BRUNSWICK
A sprinkler head froze and burst Dec. 19 during a stretch of extraordinarily cold weather, draining hundreds of gallons of water into the former Building 645 at Brunswick Landing.
Once the U.S. Navy’s medical clinic, Building 645 is in transition to become the hub of Southern Maine Community College’s Midcoast Campus learning space.
But college officials took the news in stride, saying the damage could have been much worse and could have occurred at a far worse time. For example, the leak could have sprung after — rather than before — the building’s total overhaul into a learning commons and health science center, said Scott Beatty, SMCC’s dean of administration.
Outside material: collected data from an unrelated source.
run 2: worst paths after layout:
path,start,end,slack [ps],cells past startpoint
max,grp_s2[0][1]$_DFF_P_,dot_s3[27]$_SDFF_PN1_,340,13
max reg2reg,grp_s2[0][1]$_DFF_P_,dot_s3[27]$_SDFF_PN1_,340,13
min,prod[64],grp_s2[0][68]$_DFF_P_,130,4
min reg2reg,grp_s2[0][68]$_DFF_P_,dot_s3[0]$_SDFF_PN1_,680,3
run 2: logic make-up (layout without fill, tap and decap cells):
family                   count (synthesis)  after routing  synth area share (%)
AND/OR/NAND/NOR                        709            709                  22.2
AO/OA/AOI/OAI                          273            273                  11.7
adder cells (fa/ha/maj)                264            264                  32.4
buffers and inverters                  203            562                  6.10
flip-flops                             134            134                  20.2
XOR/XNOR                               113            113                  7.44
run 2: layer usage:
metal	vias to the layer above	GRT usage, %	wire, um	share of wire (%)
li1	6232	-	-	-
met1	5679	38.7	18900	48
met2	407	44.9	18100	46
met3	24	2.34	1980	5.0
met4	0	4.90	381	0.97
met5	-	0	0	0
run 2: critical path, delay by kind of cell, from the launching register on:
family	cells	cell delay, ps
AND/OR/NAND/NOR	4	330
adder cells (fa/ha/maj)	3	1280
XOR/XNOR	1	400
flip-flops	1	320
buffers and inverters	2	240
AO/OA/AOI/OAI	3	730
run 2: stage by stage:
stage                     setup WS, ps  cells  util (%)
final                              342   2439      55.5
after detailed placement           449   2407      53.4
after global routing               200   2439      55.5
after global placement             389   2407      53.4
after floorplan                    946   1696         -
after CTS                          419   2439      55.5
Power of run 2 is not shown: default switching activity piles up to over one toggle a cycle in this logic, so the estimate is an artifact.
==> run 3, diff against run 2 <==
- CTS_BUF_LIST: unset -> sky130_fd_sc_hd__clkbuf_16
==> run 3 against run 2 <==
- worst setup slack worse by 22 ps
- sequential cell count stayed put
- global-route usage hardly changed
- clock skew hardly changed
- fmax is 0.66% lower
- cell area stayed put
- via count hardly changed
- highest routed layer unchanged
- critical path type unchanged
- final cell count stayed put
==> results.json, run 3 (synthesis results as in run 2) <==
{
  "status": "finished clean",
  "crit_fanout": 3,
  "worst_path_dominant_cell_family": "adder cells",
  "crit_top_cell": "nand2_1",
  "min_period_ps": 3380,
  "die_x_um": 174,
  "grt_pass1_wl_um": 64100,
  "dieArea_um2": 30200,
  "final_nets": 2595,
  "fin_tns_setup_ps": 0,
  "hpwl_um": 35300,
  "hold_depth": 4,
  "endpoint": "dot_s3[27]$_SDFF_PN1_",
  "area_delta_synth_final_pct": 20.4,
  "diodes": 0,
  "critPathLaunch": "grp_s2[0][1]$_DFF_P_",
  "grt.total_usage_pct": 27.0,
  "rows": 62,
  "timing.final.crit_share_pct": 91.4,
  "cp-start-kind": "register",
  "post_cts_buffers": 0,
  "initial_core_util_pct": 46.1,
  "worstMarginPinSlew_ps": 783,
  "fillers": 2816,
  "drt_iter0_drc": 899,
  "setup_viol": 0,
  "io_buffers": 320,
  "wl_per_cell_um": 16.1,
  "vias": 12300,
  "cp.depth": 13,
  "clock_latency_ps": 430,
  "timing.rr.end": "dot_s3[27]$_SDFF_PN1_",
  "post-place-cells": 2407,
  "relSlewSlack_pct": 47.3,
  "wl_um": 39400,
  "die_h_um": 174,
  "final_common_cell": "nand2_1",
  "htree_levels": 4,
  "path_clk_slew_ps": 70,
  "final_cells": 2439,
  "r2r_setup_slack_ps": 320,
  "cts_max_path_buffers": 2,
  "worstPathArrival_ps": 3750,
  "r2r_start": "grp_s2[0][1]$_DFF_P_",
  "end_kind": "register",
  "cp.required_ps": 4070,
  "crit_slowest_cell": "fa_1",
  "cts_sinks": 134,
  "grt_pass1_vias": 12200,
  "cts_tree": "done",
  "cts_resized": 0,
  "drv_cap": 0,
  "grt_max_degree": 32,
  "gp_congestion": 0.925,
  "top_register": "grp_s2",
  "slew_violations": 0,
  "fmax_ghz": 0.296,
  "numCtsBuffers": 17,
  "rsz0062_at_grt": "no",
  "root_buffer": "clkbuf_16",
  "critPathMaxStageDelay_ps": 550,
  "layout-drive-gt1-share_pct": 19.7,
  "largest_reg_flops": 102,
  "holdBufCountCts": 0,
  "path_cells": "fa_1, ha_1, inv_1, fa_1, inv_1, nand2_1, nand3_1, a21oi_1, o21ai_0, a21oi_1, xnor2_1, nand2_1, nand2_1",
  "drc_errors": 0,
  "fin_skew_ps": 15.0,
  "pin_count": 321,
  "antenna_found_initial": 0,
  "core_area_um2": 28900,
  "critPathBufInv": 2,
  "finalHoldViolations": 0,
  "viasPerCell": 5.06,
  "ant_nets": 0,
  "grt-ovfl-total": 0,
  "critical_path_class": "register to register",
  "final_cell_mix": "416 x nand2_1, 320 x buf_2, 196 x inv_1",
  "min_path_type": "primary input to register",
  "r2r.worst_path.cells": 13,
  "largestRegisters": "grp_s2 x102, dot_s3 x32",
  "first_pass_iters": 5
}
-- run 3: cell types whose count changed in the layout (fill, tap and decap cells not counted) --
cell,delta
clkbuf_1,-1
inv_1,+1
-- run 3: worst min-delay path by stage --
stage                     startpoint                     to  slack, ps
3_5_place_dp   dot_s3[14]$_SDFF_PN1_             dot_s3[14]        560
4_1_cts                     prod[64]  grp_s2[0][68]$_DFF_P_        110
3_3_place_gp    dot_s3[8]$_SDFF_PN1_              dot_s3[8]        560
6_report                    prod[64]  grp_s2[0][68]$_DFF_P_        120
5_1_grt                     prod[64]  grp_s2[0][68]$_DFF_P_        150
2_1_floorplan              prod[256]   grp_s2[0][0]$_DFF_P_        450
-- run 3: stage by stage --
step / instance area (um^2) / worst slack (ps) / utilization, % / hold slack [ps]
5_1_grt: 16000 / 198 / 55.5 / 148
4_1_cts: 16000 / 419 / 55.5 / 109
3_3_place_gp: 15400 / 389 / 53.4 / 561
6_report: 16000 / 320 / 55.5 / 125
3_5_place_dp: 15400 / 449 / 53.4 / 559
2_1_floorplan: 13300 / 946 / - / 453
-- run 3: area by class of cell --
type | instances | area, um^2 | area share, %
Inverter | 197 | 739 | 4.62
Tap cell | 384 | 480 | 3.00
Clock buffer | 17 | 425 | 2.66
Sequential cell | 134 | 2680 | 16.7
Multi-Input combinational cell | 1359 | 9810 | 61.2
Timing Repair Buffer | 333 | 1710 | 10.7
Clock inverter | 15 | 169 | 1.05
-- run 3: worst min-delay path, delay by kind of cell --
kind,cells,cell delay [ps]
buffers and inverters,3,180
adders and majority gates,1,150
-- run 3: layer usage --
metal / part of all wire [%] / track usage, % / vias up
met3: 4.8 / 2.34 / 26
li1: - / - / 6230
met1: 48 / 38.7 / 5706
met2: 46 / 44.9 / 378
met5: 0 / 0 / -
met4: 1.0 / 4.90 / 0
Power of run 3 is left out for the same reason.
Located across Sewall Street from the campus’s current main building, the Orion Center, the structure stood dormant and deteriorating for several years after the Navy closed the former naval air station.
Then it sat unused for 18 more months, while Gov. Paul LePage and state legislators squabbled over balancing the state’s budget. For leverage during the political fight, LePage froze more than $4.5 million in education improvement bonds that previously had been approved by state voters and intended for use to convert the building into a multi-purpose academic and student center.
After LePage released the bonds earlier this year, SMCC resumed planning to overhaul the space.
That’s why, when Brunswick firefighters responded to alarms warning of low water pressure in the building’s fire suppression system at 4:32 p.m. on Dec. 19, the only additional damage they found was that the leaking water had made soggy a mess that already existed.
It’s a small blessing, Beatty said.
“Fortunately, it was nothing too dramatic because we’re about to start totally gutting the building for renovation,” he added. “The heating systems still work, but temperatures were turned way down because nobody was going to be working in there during the holidays. Normally we keep the buildings somewhere in the 70s. But the (heating) system was turned down to maintain temperatures in the 40s for the holiday break, and when you do that, you get some cold spots.”
Work on the space is scheduled to resume after New Year’s Day.